Una fraternità effettiva – e affettiva – intuitivamente prevede una vicinanza fisica almeno ricorrente e una condivisione di un obiettivo di vita significativo, si protrae nel tempo e attraversa ostacoli successi e sconfitte, suscita emozioni non banali e legami profondi.
Con quante persone si può realizzare una stabile interazione di così intensa? Ha dei limiti, oltre i quali i legami divengono più lassi progressivamente. Come reti da pesca, più le maglie sono fitte – i legami interpersonali – più trattengono pesci e quanto altro fluttua nell’acqua, più sono distanti meno trattengono. La metafora aiuta a comprendere una difficoltà oggettiva alla realizzazione della fraternità universale.
Tentiamo un approccio differente. Partiamo dalle fraternità piccole, come quelle già esistenti dei gruppi di mutuo aiuto nelle loro varie versioni, formali o meno, come nodi da collegare tra loro – ecco il formarsi della rete – da incrociare con le reti formali, per esempio professionali, culturali, politiche… in modo da produrre una rete con maglie diverse sempre più strette, sempre con nodi piccoli, di grande tenuta ma non isolati.
L’essere parte di una rete valorizza e diffonde la fraternità, stimola una sana emulazione, così che ognuno sia motivatamente attratto da comportamenti fraterni e facilitato nel realizzarli con efficacia e soddisfazione.
Ogni nodo ha un libero spazio interno e uno esterno con una certa libertà di movimento, quanto basta per essere liberi ma senza confliggere con gli altri nodi e senza perdere la ricchezza di scambi con la rete tutta. Il legno storto di Kant già citato in precedenza trova giusto contenimento e valorizzazione della sua creatività.

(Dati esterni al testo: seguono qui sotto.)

What follows belongs to an exercise in optimizing a design on an open flow for small area, a short achievable clock period and few clock cycles per item; a production flow would make more cautious choices. RTL that was checked went through simulation tests only; none was proved equivalent to the original. Function not checked in run 2: the RTL went through the layout flow alone. Power figures rest on the tool's default switching activity, not on a simulated workload.

===== flow/config.mk =====
export PLATFORM = sky130hd
export DESIGN_NAME = ser_top
export DESIGN_NICKNAME = ser_top
export VERILOG_FILES = /design/flow/design.v
export SDC_FILE = /design/flow/constraint.sdc
export NUM_CORES = 4
export LEC_CHECK = 0
export CAP_MARGIN = 20
export CORE_MARGIN = 2
export CORE_UTILIZATION = 40
export SLEW_MARGIN = 20

===== flow/constraint.sdc =====
create_clock -name core_clock -period 11.0 [get_ports {clk}]
set_input_delay 2.2000 -clock core_clock [delete_from_list [all_inputs] [get_ports {clk}]]
set_output_delay 2.2000 -clock core_clock [all_outputs]
set_load 0.01 [all_outputs]

===== flow/design.v =====
package ser_pkg;
    typedef struct packed {
        logic [29-1:0] field_id;
        logic [5-1:0]     field_type;
        logic                       nested;
    } table_entry_t;
    typedef struct packed {
        logic                       valid;
        logic                       write;
        logic [64-1:0]     addr;
        logic [10-1:0][7:0] data;
        logic [10-1:0]      lane_en;
    } mem_req_t;
    typedef struct packed {
        logic        valid;
        logic [63:0] data;
    } mem_rsp_t;
    typedef struct packed {
        logic [31:0] hi;
        logic [31:0] lo;
    } value_halves_t;
    typedef union packed {
        logic [63:0]   full;
        value_halves_t half;
    } value_word_u;
    typedef struct packed {
        logic                   start;
        logic [63:0]            value;
        logic [64-1:0] end_addr;
    } write_cmd_t;
    function automatic logic [3:0] varint_length(input logic [63:0] value);
        logic [3:0] len;
        len = 4'd1;
        for (int i = 1; i < 10; i++)
        begin
            if ((value >> (7 * i)) != 64'd0)
                len = 4'(i + 1);
        end
        varint_length = len;
    endfunction
endpackage
What follows belongs to an exercise in optimizing a design on an open flow for a short achievable clock period and few clock cycles; a production flow would make more cautious choices. The RTL was checked by simulation tests, not by an equivalence proof against the original design. Power is estimated from default activity; no workload was simulated.

**flow/run.sh**
```bash
#!/bin/bash
# synth_recipe.tcl (not shown) runs the flow's synth.tcl, then flattens the netlist and writes it again
# the make line also repeats each setting of config.mk as NAME=value (left out here)
make -C /OpenROAD-flow-scripts/flow DESIGN_CONFIG=/design/flow/config.mk WORK_HOME=/design/flow/orfs CLKGATE_MAP_FILE= SYNTH_SCRIPT=/design/flow/synth_recipe.tcl finish
```
**flow/config.mk**
```make
export PLATFORM = sky130hd
export DESIGN_NAME = read_cache_top
export DESIGN_NICKNAME = read_cache_top
export VERILOG_FILES = /design/flow/design.v
export SDC_FILE = /design/flow/constraint.sdc
export NUM_CORES = 4
export LEC_CHECK = 0
export CAP_MARGIN = 20
export CORE_MARGIN = 2
export CORE_UTILIZATION = 40
export SLEW_MARGIN = 20
```
**flow/constraint.sdc**
```tcl
create_clock -name core_clock -period 6.0 [get_ports {cpu_intf}]
set_input_delay 1.2000 -clock core_clock [delete_from_list [all_inputs] [get_ports {cpu_intf}]]
set_output_delay 1.2000 -clock core_clock [all_outputs]
set_load 0.01 [all_outputs]
```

La fraternità non è una utopia e se lo fosse, merita ugualmente di essere perseguita. La difficoltà ha suscitato molte ricerche in cerca di spiegazioni “razionali”, biologiche. Abbiamo strumenti e conoscenze e che offrono modelli di intervento, per incentivare la fraternità.
Ricordo Robin Dunbar, con studi comparativi del cranio e dei suoi contenuti dei mammiferi, uomo compreso, collegati alle dinamiche relazionali umane, per le quali suggeriscono limiti indicativi: con 5 si è davvero intimi; 15 per un gruppo efficace; 50 per la frequentazione abituale; con 150 c’è ancora una relazione significativa (la tribù?); 1500 i conoscenti (il paese, il quartiere).

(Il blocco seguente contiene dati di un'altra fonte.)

This is an optimization exercise on Yosys and OpenROAD, whose aim is small area, a short achievable clock period and few clock cycles per item, not a production implementation.
Function was checked by simulation only, so behaviour that the tests miss may differ from the original.

==> run F <==
// lut_interp_ctrl
module lut_interp_ctrl #(
    parameter int DATA_WIDTH = lut_interp_pkg::DEF_DATA_WIDTH,
    parameter int NUM_POINTS = lut_interp_pkg::DEF_NUM_POINTS,
    localparam int ADDR_W    = $clog2(NUM_POINTS)
) (
    input  logic                  clk,
    input  logic                  rst_n,
    input  logic                  cfg_we,
    input  logic [ADDR_W-1:0]     cfg_addr,
    input  logic [DATA_WIDTH-1:0] cfg_x,
    input  logic [DATA_WIDTH-1:0] cfg_y,
    output logic                  cfg_busy,
    input  logic                  in_valid,
    output logic                  in_ready,
    input  logic [DATA_WIDTH-1:0] in_x,
    output logic                  out_valid,
    input  logic                  out_ready,
    output logic [DATA_WIDTH-1:0] out_y,
    output logic                  out_clamped
);
clock: 110.0 ns
lec_check: 0
abc_area: 1
cap_margin: 20
core_margin: 2
core_utilization: 40
cts_cluster_diameter: 80
cts_cluster_size: 28
slew_margin: 20
standard.sh (not shown) runs the stock make flow with config.mk's settings and CLKGATE_MAP_FILE= SYNTH_SCRIPT=/design/flow/synth_recipe.tcl, a recipe that flattens the netlist after the stock synthesis.
==> flow/flow/run.sh <==
#!/bin/bash
# Layout flow: the standard ORFS flow, unchanged except that the port
# buffers ORFS inserts at placement are sky130_fd_sc_hd__buf_2 cells
# instead of the ones buffer_ports picks by default (clkdlybuf4s50_1, a
# delay cell). Every input and output port still gets its own buffer.
set -euo pipefail
export BUFFER_PORTS_ARGS="-buffer_cell sky130_fd_sc_hd__buf_2"
bash standard.sh > standard_flow.log 2>&1
==> run K (differences from run F) <==
--- a/flow/design.v
+++ b/flow/design.v
@@ -91,47 +91,26 @@
                 ty_q[i] <= py_q;
             end
         end
     end
     logic v0_q, v1_q, v2_q, ov_q, sv_q, adv_q, nrdy_q, busy_q;
-    logic v0_d, v1_d, v2_d, ov_d, sv_d, adv_d, nrdy_d, busy_d;
+    logic v0_d, v1_d, v2_d, ov_d, sv_d, adv_d, busy_d;
     logic acc, ld0, arrive, hold, out_en, skid_en;
     assign acc     = in_valid & ~nrdy_q;
     assign ld0     = adv_q | ~v0_q;          
     assign arrive  = adv_q & v2_q;           
     assign hold    = ov_q & ~out_ready;      
     assign out_en  = ~hold;
     assign skid_en = ~sv_q;
-    logic [3:0] c_ov, c_sv, c_adv, c_nrdy, c_busy, c_v0;
     always_comb begin
-        for (int k = 0; k < 4; k++) begin
-            logic r, iv, h, a, v0n, v1n, v2n, ovn, svn, advn;
-            r    = k[1];
-            iv   = k[0];
-            h    = ov_q & ~r;
-            a    = iv & ~nrdy_q;
-            v0n  = a ? 1'b1 : (adv_q ? 1'b0 : v0_q);
-            v1n  = adv_q ? v0_q : v1_q;
-            v2n  = adv_q ? v1_q : v2_q;
-            ovn  = h | sv_q | arrive;
-            svn  = h ? (sv_q | arrive) : (sv_q & arrive);
-            advn = ~svn | ~v2n;
-            c_v0[k]   = v0n;
-            c_ov[k]   = ovn;
-            c_sv[k]   = svn;
-            c_adv[k]  = advn;
-            c_nrdy[k] = ~advn & v0n;
-            c_busy[k] = v0n | v1n | v2n | ovn | svn;
-        end
-        v0_d   = c_v0[{out_ready, in_valid}];
-        ov_d   = c_ov[{out_ready, in_valid}];
-        sv_d   = c_sv[{out_ready, in_valid}];
-        adv_d  = c_adv[{out_ready, in_valid}];
-        nrdy_d = c_nrdy[{out_ready, in_valid}];
-        busy_d = c_busy[{out_ready, in_valid}];
-        v1_d   = adv_q ? v0_q : v1_q;
-        v2_d   = adv_q ? v1_q : v2_q;
+        v0_d = acc ? 1'b1 : (adv_q ? 1'b0 : v0_q);
+        v1_d = adv_q ? v0_q : v1_q;
+        v2_d = adv_q ? v1_q : v2_q;
+        ov_d = hold | sv_q | arrive;
+        sv_d = hold ? (sv_q | arrive) : (sv_q & arrive);
+        adv_d  = ~sv_d | ~v2_d;
+        busy_d = v0_d | v1_d | v2_d | ov_d | sv_d;
     end
     always_ff @(posedge clk or negedge rst_n) begin
         if (!rst_n) begin
             v0_q       <= 1'b0;
             v1_q       <= 1'b0;
@@ -146,11 +125,11 @@
             v1_q       <= v1_d;
             v2_q       <= v2_d;
             ov_q       <= ov_d;
             sv_q       <= sv_d;
             adv_q      <= adv_d;
-            nrdy_q     <= nrdy_d;
+            nrdy_q     <= ~adv_d & v0_d;
             busy_q     <= busy_d;
         end
     end
     assign in_ready  = ~nrdy_q;
     assign cfg_busy  = busy_q;
@@ -251,22 +230,21 @@
         logic [RB-1:0]  rc;
         logic [W-1:0]   pl;      
         logic [W-1:0]   qp;
         logic [W-1:0]   qn;
     } srt_t;
-    function automatic srt_t srt_step(input srt_t st, input logic [W-1:0] d,
-                                      input logic [W-1:0] dinv);
+    function automatic srt_t srt_step(input srt_t st, input logic [W-1:0] d);
         logic [RB-1:0] s2, c2, m;
         logic [3:0]    est;
         logic          pos, neg;
         srt_t          o;
         s2  = {st.rs[RB-2:0], st.pl[W-1]};
         c2  = {st.rc[RB-2:0], 1'b0};
         est = s2[RB-1:RB-4] + c2[RB-1:RB-4];
         pos = ~est[3];
         neg = est[3] & (est != 4'b1111);
-        m   = ({{(RB-W){1'b1}}, dinv} & {RB{pos}}) | ({{(RB-W){1'b0}}, d} & {RB{neg}});
+        m   = pos ? ~{{(RB-W){1'b0}}, d} : (neg ? {{(RB-W){1'b0}}, d} : '0);
         o.rs = s2 ^ c2 ^ m;
         o.rc = {((s2[RB-2:0] & c2[RB-2:0]) | (s2[RB-2:0] & m[RB-2:0]) |
                  (c2[RB-2:0] & m[RB-2:0])), pos};
         o.pl = {st.pl[W-2:0], 1'b0};
         o.qp = {st.qp[W-2:0], pos};
@@ -278,11 +256,11 @@
         stB.rs = {{(RB-W){1'b0}}, p1_q[2*W-1:W]};
         stB.rc = '0;
         stB.pl = p1_q[W-1:0];
         stB.qp = '0;
         stB.qn = '0;
-        for (int k = 0; k < KB; k++) stB = srt_step(stB, d1_q, ~d1_q);
+        for (int k = 0; k < KB; k++) stB = srt_step(stB, d1_q);
     end
     srt_t           st2_q;
     logic [W-1:0]   d2_q, ybase2_q;
     logic           rising2_q, clamped2_q;
     always_ff @(posedge clk) begin
@@ -299,11 +277,11 @@
     logic [W-1:0]  ya, yb, ys, yc;
     logic [W-1:0]  yres;
     logic          clamped_o;
     always_comb begin
         stC = st2_q;
-        for (int k = KB; k < W; k++) stC = srt_step(stC, d2_q, ~d2_q);
+        for (int k = KB; k < W; k++) stC = srt_step(stC, d2_q);
         rfin = stC.rs + stC.rc;
         rneg = rfin[RB-1];
         ya = rising2_q ? stC.qp : ~stC.qp;
         yb = rising2_q ? ~stC.qn : stC.qn;
         ys = ybase2_q ^ ya ^ yb;
--- a/flow/config.mk
+++ b/flow/config.mk
@@ -7,8 +7,6 @@
 export LEC_CHECK = 0
 export ABC_AREA = 1
 export CAP_MARGIN = 20
 export CORE_MARGIN = 2
 export CORE_UTILIZATION = 40
-export CTS_CLUSTER_DIAMETER = 80
-export CTS_CLUSTER_SIZE = 28
 export SLEW_MARGIN = 20
==> qor summary <==
quantity	run K	run F
Status	no timing/DRC/antenna violations	no timing/DRC/antenna violations
First-pass GRT wire length	202000 um	203000 um
Worst setup slack after placement	86.08 ns	86.45 ns
Number of filler cells placed in the layout	11012	10994
Maximum cell stage delay along the critical path	0.37 ns	0.43 ns
Final #Nets	5792	5687
Number of buffers inserted during clock tree synthesis	60	34
Initial Util	0.403	0.402
Insertion delay of the later-clocked pin in the worst-skew pair	0.69 ns	0.64 ns
Hold worst-path end	pw_q	ybase2_q[1]
Synthesized instance count	4952	4884
Stages on worst setup path	2	1
Testbench counts of run F, summed over its fixed seeds: cycles 3,264, items 3,200.
Testbench counts of run K, summed over its fixed seeds: cycles 3,264, items 3,200.

afterwards: timing with drivers on the ports:
No port has a modelled driver above. Below, the same layouts with a new extraction and two added sets of constraints. Step 1: set_driving_cell puts a clkbuf_16 on clk and a buf_2 on each other input, an assumption about the parent block. Step 2 times the ports against the registers' clock, not the clock port: input delays grow and output delays shrink by t, the midpoint of the rising clock arrivals with the driver on. Slacks: ideal / step 1 / step 2; pairs: ideal / step 1.
run	shift t [ns]	slack for setup (ns)	worst setup path at the end	worst data-port slew with drivers (ns)
run F	0.671	86.837 / 86.766 / 86.617	input to register	0.03
run K	0.731	86.830 / 86.754 / 86.887	input to register	0.04
After both steps every run listed still meets setup and hold. For run F, which loses most, drivers alone change the setup slack by -0.071 ns; drivers and shift together by -0.220 ns.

Altre ricerche, in scia, propongono cifre simili.
Le neuroscienze comparano l’ingrandirsi di strutture cerebrali dalla scimmia ai primati fino all’uomo (il neopallio) con l’allargamento del gruppo sociale, che arriva nell’uomo appunto a 150.
Lo sviluppo delle comunicazioni, esaltato da internet, indica da tempo la necessità di ripensare questi limiti – ricordo la teoria dei sei gradi di separazione di Frigyes Karinthy, che prevede di collegare due persone che non si conoscono con al massimo cinque passaggi intermedi.
Questi cambiamenti in corso saranno utili per realizzare la fraternità universale?